Effects of nitrogen deposition on soil nitrogen fractions and enzyme activities in wet meadow of the Qinghai-Tibet Plateau

Abstract

Soil nitrogen (N) transformation is an essential portion of the N cycle in wetland ecosystems, governing the retention status of soil N by controlling the effective soil N content. N deposition produced by human activities changes the physical characteristics of soil, affecting N fractions and enzyme activities. To characterize these influences, three different N addition levels (N5, 5 g/m2; N10, 10 g/m2; N15, 15 g/m2) were established using a wet meadow on the Qinghai-Tibet Plateau (QTP) as a control treatment (0 g/m2). We investigated the features of soil physical property alterations, N fractions contents, and enzyme activities under N addition conditions throughout the peak plant growth season.
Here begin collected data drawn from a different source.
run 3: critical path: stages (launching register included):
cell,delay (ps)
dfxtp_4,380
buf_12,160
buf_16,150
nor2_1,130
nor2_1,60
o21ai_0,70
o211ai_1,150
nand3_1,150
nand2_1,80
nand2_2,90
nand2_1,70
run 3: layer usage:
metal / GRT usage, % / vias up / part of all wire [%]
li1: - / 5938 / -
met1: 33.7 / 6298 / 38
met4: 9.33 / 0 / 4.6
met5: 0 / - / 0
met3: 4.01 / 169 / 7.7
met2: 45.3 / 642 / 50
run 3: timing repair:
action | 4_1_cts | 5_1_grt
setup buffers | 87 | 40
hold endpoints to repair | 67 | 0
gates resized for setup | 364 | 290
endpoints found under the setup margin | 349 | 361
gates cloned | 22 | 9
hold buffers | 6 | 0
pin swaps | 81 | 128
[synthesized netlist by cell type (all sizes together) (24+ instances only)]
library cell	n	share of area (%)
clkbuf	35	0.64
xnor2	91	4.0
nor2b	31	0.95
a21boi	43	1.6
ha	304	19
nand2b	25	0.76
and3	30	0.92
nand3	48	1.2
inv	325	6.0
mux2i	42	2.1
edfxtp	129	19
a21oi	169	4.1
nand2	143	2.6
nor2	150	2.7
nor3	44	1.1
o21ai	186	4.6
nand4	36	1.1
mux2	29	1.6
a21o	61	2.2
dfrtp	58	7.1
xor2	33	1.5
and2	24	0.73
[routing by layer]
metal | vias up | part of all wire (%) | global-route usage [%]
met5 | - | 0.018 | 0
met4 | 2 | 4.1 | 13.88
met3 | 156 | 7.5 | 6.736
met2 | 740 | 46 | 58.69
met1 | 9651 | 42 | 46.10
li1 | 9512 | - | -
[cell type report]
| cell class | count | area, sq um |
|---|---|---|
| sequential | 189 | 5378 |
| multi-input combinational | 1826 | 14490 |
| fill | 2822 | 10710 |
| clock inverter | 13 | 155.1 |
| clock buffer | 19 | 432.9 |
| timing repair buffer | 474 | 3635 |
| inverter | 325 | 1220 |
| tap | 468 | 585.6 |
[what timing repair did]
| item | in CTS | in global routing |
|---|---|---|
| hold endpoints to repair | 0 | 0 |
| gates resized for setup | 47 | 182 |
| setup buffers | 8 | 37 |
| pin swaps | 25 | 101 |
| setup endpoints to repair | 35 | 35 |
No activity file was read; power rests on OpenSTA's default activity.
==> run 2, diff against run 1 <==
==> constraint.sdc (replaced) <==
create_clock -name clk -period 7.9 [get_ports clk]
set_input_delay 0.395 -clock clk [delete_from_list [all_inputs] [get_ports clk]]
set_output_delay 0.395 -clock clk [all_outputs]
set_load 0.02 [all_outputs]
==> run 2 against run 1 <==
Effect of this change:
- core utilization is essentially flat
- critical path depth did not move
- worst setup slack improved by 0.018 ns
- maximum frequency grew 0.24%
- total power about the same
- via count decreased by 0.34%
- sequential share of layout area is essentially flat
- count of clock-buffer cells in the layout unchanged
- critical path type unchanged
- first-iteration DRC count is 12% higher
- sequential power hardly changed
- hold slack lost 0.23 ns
**config.mk**
```make
export PLATFORM = sky130hd
export DESIGN_NAME = rsch_ram
export DESIGN_NICKNAME = d
export VERILOG_FILES = /design/src/rtl/rsch_ram.sv
export SDC_FILE = /design/constraint.sdc
export NUM_CORES = 1
export LEC_CHECK = 0
export ABC_AREA = 0
export BUFFER_PORTS_ARGS = -buffer_cell sky130_fd_sc_hd__buf_4
export CAP_MARGIN = 25
export CORE_ASPECT_RATIO = 2
export CORE_UTILIZATION = 40
export DETAILED_ROUTE_END_ITERATION = 8
export PLACE_DENSITY_LB_ADDON = 0.25
export SLEW_MARGIN = 25
export SYNTH_ARGS = -nofsm -noshare
export SYNTH_HDL_FRONTEND = slang
export SYNTH_SLANG_ARGS = --single-unit
```
**constraint.sdc**
```tcl
create_clock -name i_clk -period 1.8 [get_ports i_clk]
set_input_delay 0.18 -clock i_clk [delete_from_list [all_inputs] [get_ports i_clk]]
set_output_delay 0.18 -clock i_clk [all_outputs]
set_load 0.05 [all_outputs]
```
**src/rtl/rsch_ram.sv**
```systemverilog
// Generic single-port-write, single-port-read RAM with registered read data.
module rsch_ram #(
    parameter int WIDTH = 8,
    parameter int DEPTH = 16
) (
    input  logic                     i_clk,
    input  logic                     i_we,
    input  logic [$clog2(DEPTH)-1:0] i_waddr,
    input  logic [WIDTH-1:0]         i_wdata,
    input  logic [$clog2(DEPTH)-1:0] i_raddr,
    output logic [WIDTH-1:0]         o_rdata
);

    logic [WIDTH-1:0] r_mem [DEPTH];
    logic [WIDTH-1:0] r_rdata;

    always_ff @(posedge i_clk) begin
        if (i_we) begin
            r_mem[i_waddr] <= i_wdata;
        end
        r_rdata <= r_mem[i_raddr];
    end

    assign o_rdata = r_rdata;

endmodule

```
==> metrics.csv <==
stage,metric,value,unit
layout,n_antenna_cell,0,
synthesis,synth_cell_type_count,19,
synthesis,synth_seq_area_share,77.8,%
cts,clockBufferDepth,2,
global_route,grt_usage,17.1,%
layout,area_growth,20.8,%
die,die-area,0.0134,mm^2
sta,fin_crit_sh,74.0,%
detailed_routing,wire_per_inst,22.7,um
global_route,grt_max_degree,33,
layout,layout-drive-gt1-share,32.2,%
worst_setup_path,worst-endpoint-arrival,1630,ps
detailed_routing,ant_nets,0,
sta,finClkSkew,3.67,ps
cts,clkTransAtPathRegs,60,ps
die,core_area,0.0126,mm^2
global_route,grt_overflow,0,
detailed_routing,dr.pass1.iters,5,
detailed_routing,routed-via-count,2443,
worst_hold_path,hold_class,in2reg,
die,ioPinCount,26,
synthesis,synth.avg_cell_area,22.5,um^2
placed_design,place_inst,416,
sta,hold_viol_final,0,
global_route,antenna_found_initial,0,
worst_setup_path,rr_worst_depth,3,
job,maxCapViolCount,0,
die,row_count,58,
outcome,status,finished clean,
worst_setup_path,r2r_slack,470,ps
cts,htreeDepth,4,
cts,post-cts-setup-buffers,0,
sta,clock.fmax,751,MHz
worst_hold_path,min_delay_path_depth,1,
cts,cts_resized,0,
die,die_w,82.2,um
sta,slew_headroom,69.2,%
layout,finalNetCount,303,
sta,setup-tns-final,0,ps
pwr,power_per_cell_area,1200,mW/mm^2
die,fp.dieH,162,um
layout,final_cell_mix,"edfxtp_1 (128), buf_4 (46), mux4_2 (18), clkbuf_16 (17), a22oi_1 (16)",
pwr,peakVddDrop,692,uV
worst_setup_path,r2r_start,r_mem[0][1],
die,initial_core_util,41.0,%
cts,cts.sinks,136,
layout,regArea,0.00400,mm^2
sta,rsz0062_at_grt,false,
sta,timing.final.max_slew_violations,0,
layout,multi_input_area,0.00106,mm^2
layout,final_core_util,49.5,%
synthesis,netlist_area,0.00515,mm^2
global_route,grt_pass1_wl,15.2,mm
detailed_routing,via_per_inst,5.45,
worst_setup_path,crit_end,o_rdata[1],
worst_setup_path,reg2reg_to,o_rdata[1],
worst_setup_path,crit_path_start_kind,register,
worst_setup_path,critPathMaxFanout,1,
synthesis,syn_inst,229,
worst_setup_path,cp_data_required_time,2100,ps
placed_design,dp_hpwl,6.88,mm
global_route,grt_pass1_vias,2638,
placed_design,gp_congestion,0.742,
detailed_routing,initialDrtViolationCount,121,
cts,cts_inserted_buffers,17,
cts,cts_tree,built,
worst_setup_path,endpoint_kind,register,
worst_setup_path,path_class,reg2reg,
sta,holdWs,72.4,ps
synthesis,syn_nets,247,
layout,instances_no_fill,448,
sta,min_period,1330,ps
synthesis,synth_seq_cells,136,
layout,layout_commonest_cell,edfxtp_1,
sta,worstMarginPinSlew,462,ps
detailed_routing,wl,10.2,mm
placed_design,buffer_ports.inserted,25,
cts,ctsHoldBuffers,0,
cts,clk_latency,410,ps
sta,setup_viol,0,
cts,cts_root_buf,clkbuf_16,
detailed_routing,drc,0,
synthesis,yosysWarningCount,0,
worst_setup_path,startpoint,r_mem[0][1],
pwr,power.leakage,2.12,nW
layout,fillers,1025,
[flip-flops by register name, summed over array words and instances (netlist names)]
name	cells
o_rdata	8
r_mem	128
[worst min path at each step]
stage	from	end	slack, ps
floorplan	i_wdata[0]	r_mem[0][0]	280
global placement	i_wdata[4]	r_mem[6][4]	490
detailed placement	i_wdata[5]	r_mem[4][5]	500
CTS	i_wdata[2]	r_mem[8][2]	70
global route	i_wdata[2]	r_mem[8][2]	70
finish	i_wdata[3]	r_mem[10][3]	70
[area by class of cell]
cell class / instances / share of cell area [%]
clock buffer: 17 / 6.84
clock inverter: 15 / 2.84
multi-input combinational: 83 / 17.0
sequential: 136 / 64.4
tap: 150 / 3.02
timing repair buffer: 47 / 5.88
[worst max-delay path, cell delays in order (launching register included)]
cell and delay, ps:
edfxtp_1 370, mux4_1 500, a22oi_1 280, nand2_1 80
[metal layers]
| metal | vias up | GRT usage [%] | routed length [um] | share of wire (%) |
|---|---|---|---|---|
| met5 | - | 0 | 0 | 0 |
| met4 | 0 | 7.42 | 160 | 1.6 |
| met3 | 10 | 4.54 | 328 | 3.2 |
| met2 | 60 | 30.8 | 5920 | 58 |
| li1 | 1084 | - | - | - |
| met1 | 1289 | 18.0 | 3780 | 37 |
[cell usage after synthesis]
| library cell | n | area share, % |
|---|---|---|
| edfxtp_1 | 128 | 75 |
| mux4_2 | 18 | 7.9 |
| a22oi_1 | 16 | 2.3 |
| mux4_1 | 14 | 7.1 |
| nor2_1 | 13 | 0.95 |
| nand2_1 | 9 | 0.66 |
| dfxtp_1 | 8 | 3.1 |
| nor3_1 | 4 | 0.39 |
| buf_2 | 3 | 0.29 |
| buf_6 | 3 | 0.66 |
| clkdlybuf4s25_2 | 3 | 0.58 |
| nand2b_1 | 2 | 0.24 |
| nand3b_1 | 2 | 0.29 |
| and2_1 | 1 | 0.12 |
| and2b_1 | 1 | 0.15 |
| buf_4 | 1 | 0.15 |
| nand3_1 | 1 | 0.097 |
| nor2b_1 | 1 | 0.12 |
| or3b_2 | 1 | 0.17 |
[cell families (layout without fill, tap and decap cells)]
family	after synthesis	count (layout)	share of synthesized area [%]
AND/OR/NAND/NOR	35	35	3.18
AO/OA/AOI/OAI	16	16	2.33
flip-flops	136	136	77.8
buffers and inverters	10	79	1.68
multiplexers	32	32	15.0
[through the flow]
stage | cell area (um^2) | power, mW | setup WS (ps)
final | 6220 | 7.45 | 468
after global routing | 6220 | 7.68 | 380
after CTS | 6220 | 7.51 | 463
after detailed placement | 5610 | 4.06 | 204
after global placement | 5610 | 4.05 | 231
after floorplan | 5150 | 3.88 | 127
[report_power, final]
part	switching [mW]	total (mW)	internal, mW
sequential	0.0197	3.56	3.54
combinational	0.254	0.421	0.167
clock	1.29	3.47	2.18
Note: power is estimated with default switching activity, not from simulation.
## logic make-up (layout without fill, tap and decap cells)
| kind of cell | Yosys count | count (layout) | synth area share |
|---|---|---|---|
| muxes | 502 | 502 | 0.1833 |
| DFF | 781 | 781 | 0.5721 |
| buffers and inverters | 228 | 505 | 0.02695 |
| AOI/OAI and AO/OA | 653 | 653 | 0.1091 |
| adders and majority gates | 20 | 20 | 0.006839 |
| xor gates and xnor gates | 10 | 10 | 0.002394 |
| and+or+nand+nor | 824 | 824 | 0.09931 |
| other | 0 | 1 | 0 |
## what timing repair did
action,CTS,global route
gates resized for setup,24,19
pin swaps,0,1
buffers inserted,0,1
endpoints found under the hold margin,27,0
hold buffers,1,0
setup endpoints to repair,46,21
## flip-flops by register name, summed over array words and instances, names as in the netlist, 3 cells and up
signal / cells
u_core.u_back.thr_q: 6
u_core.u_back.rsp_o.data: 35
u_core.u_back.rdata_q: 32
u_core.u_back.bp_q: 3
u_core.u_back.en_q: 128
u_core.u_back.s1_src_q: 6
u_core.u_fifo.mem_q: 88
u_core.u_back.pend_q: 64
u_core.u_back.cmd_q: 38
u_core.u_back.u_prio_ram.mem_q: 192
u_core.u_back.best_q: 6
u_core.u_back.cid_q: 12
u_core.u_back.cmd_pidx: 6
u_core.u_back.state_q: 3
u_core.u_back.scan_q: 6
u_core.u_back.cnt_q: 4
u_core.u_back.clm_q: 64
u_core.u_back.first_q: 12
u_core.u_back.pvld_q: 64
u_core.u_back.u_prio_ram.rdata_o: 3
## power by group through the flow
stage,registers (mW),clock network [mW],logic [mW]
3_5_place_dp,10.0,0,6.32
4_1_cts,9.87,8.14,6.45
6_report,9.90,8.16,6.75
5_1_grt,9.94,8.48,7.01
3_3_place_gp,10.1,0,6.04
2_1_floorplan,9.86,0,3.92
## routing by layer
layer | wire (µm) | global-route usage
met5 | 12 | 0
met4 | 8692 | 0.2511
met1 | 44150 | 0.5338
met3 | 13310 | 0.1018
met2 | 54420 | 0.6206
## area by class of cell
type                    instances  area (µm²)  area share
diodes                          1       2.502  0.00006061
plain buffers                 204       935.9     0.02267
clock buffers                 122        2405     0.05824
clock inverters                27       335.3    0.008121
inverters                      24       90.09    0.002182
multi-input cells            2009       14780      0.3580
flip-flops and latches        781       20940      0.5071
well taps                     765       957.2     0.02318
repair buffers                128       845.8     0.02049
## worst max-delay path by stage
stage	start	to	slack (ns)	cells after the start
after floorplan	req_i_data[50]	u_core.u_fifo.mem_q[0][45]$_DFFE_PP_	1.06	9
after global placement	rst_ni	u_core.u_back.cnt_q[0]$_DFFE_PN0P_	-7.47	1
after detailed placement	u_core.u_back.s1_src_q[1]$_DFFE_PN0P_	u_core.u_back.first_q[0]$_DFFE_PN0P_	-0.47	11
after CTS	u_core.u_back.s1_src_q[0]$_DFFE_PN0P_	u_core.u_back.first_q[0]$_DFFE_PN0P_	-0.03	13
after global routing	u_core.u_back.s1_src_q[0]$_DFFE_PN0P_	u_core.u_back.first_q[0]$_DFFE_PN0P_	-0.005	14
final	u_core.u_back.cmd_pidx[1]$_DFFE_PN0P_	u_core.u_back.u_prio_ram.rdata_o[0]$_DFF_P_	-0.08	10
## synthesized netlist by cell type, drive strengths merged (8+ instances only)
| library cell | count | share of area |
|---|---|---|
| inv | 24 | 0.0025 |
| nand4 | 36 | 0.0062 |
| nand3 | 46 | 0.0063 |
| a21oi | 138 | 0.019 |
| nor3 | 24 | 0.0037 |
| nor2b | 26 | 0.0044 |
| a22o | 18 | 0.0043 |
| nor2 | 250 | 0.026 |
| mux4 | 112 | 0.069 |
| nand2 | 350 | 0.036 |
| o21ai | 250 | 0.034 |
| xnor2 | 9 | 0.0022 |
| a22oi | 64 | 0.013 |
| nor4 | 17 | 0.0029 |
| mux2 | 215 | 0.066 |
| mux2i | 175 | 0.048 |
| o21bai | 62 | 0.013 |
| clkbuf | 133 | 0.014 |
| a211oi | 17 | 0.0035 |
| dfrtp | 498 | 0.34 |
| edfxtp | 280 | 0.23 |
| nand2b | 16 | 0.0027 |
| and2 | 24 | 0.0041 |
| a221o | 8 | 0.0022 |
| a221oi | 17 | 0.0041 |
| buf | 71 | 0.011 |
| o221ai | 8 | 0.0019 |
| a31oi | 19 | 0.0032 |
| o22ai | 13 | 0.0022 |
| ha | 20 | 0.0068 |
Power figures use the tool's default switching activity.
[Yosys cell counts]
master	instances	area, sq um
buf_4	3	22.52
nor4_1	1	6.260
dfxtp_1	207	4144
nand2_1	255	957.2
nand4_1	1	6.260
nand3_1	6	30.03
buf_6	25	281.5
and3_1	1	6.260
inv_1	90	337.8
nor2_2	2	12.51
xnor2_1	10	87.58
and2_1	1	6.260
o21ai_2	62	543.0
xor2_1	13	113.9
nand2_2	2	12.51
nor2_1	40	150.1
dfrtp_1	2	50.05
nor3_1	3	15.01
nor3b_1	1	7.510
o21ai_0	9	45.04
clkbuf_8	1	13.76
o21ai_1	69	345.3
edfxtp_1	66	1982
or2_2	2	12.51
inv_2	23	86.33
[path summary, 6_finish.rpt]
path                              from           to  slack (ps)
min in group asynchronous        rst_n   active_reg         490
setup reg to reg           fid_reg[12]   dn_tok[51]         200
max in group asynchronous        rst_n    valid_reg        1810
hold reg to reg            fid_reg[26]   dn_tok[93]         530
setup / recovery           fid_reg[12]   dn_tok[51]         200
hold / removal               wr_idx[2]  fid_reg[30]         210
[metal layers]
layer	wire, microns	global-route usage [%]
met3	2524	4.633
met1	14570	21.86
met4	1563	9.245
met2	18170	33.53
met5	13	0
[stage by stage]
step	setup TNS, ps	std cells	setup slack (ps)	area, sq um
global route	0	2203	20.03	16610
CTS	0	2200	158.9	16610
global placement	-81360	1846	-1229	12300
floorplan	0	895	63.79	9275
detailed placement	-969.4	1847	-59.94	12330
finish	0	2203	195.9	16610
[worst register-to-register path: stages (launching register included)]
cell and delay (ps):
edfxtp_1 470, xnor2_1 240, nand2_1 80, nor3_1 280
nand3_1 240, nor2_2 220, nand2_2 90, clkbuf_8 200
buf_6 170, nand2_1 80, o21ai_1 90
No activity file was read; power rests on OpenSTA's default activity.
==> src/hdl/stsc_pkg.sv <==
// Shared constants, types and the slot hash of the subarray target sum counter.
`default_nettype none

package stsc_pkg;

	// Array and table dimensions.
	localparam int MAX_LEN     = 1024;
	localparam int TABLE_SIZE  = 2048;  // power of two: probing wraps by carry
	localparam int VALUE_BITS  = 16;    // significant bits of an element

	// Field widths fixed by the interface.
	localparam int ELEM_BITS   = 16;
	localparam int TARGET_BITS = 27;
	localparam int SUM_BITS    = 27;
	localparam int DIFF_BITS   = SUM_BITS + 1;
	localparam int COUNT_BITS  = 20;
	localparam int TALLY_BITS  = 11;

	// Derived sizes.
	localparam int LEN_BITS    = $clog2(MAX_LEN + 1);
	localparam int TBL_AW      = $clog2(TABLE_SIZE);
	localparam int OCC_BITS    = $clog2(TABLE_SIZE + 1);
	localparam int EPOCH_BITS  = 8;
	localparam int QUEUE_DEPTH = 4;

	localparam logic [COUNT_BITS-1:0] COUNT_MAX = '1;
	localparam logic [TALLY_BITS-1:0] TALLY_MAX = '1;

	// One classified element on its way from the front to the back.
	typedef struct packed {
		logic                        active;      // within the first MAX_LEN elements
		logic                        last;
		logic signed [DIFF_BITS-1:0] lookup_key;  // prefix sum minus target
		logic signed [SUM_BITS-1:0]  record_key;  // new prefix sum
	} stsc_item_t;

	// One hash table entry; it is live only when its epoch is the current one.
	typedef struct packed {
		logic [EPOCH_BITS-1:0] epoch;
		logic [SUM_BITS-1:0]   key;
		logic [TALLY_BITS-1:0] tally;
	} stsc_entry_t;

	localparam int ENTRY_BITS = $bits(stsc_entry_t);

	// Status of the back end as seen by the front end.
	typedef struct packed {
		logic clearing;
		logic idle;
	} stsc_back_stat_t;

	// XOR fold of the key onto the table address.
	function automatic logic [TBL_AW-1:0] slot_hash(input logic [SUM_BITS-1:0] key);
		logic [TBL_AW-1:0] h;
		h = '0;
		for (int i = 0; i < SUM_BITS; i++) begin
			h[i % TBL_AW] = h[i % TBL_AW] ^ key[i];
		end
		return h;
	endfunction

endpackage

`default_nettype wire

==> src/hdl/stsc_queue.sv <==
// Short item queue between the front end and the back end.
`default_nettype none

module stsc_queue import stsc_pkg::*; (
	input  logic       clk,
	input  logic       arst_n,
	input  logic       push,
	input  stsc_item_t item_in,
	input  logic       pop,
	output stsc_item_t head,
	output logic       full,
	output logic       empty
);

	localparam int QA = $clog2(QUEUE_DEPTH);
	localparam int QC = $clog2(QUEUE_DEPTH + 1);

	stsc_item_t     slot_q [QUEUE_DEPTH];
	logic [QA-1:0]  wr_ptr_q;
	logic [QA-1:0]  rd_ptr_q;
	logic [QC-1:0]  count_q;

	assign full  = count_q == QC'(QUEUE_DEPTH);
	assign empty = count_q == '0;
	assign head  = slot_q[rd_ptr_q];

	always_ff @(posedge clk) begin
		if (push) begin
			slot_q[wr_ptr_q] <= item_in;
		end
	end

	always_ff @(posedge clk or negedge arst_n) begin
		if (!arst_n) begin
			wr_ptr_q <= '0;
			rd_ptr_q <= '0;
			count_q  <= '0;
		end else begin
			if (push) begin
				wr_ptr_q <= (wr_ptr_q == QA'(QUEUE_DEPTH - 1)) ? '0 : wr_ptr_q + 1'b1;
			end
			if (pop) begin
				rd_ptr_q <= (rd_ptr_q == QA'(QUEUE_DEPTH - 1)) ? '0 : rd_ptr_q + 1'b1;
			end
			if (push && !pop) begin
				count_q <= count_q + 1'b1;
			end else if (pop && !push) begin
				count_q <= count_q - 1'b1;
			end
		end
	end

endmodule

`default_nettype wire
Our findings indicated that N addition significantly enhanced soil aeration, porosity, total nitrogen (TN), ammonium nitrogen (NH4+), nitrate nitrogen (NO3−) content, and urease activity. At the same time, it decreased soil dissolved organic nitrogen (DON) content and bulk density (BD). Additionally, N addition treatment exerted a significant seasonal impact on soil nitrogen component content. The nitrogen component content within the surface soil (0–10 cm) under four treatments is more sensitive to N addition, whereas the nitrogen component in the deep soil is relatively stable. Principal component analysis demonstrated that soil aeration and porosity were the primary factors affecting soil N fractions and enzyme activities. The findings suggested that lower levels of N addition promoted the transformation process of soil N pools in wet meadows and exacerbated the loss of N in wetland ecosystems. Our findings indicate that sustained increases in N deposition will accelerate soil microbial N cycling, potentially overcoming N limitation in alpine wetland ecosystems and exacerbating the risk of N loss and greenhouse gas emissions from alpine wetland surface soils.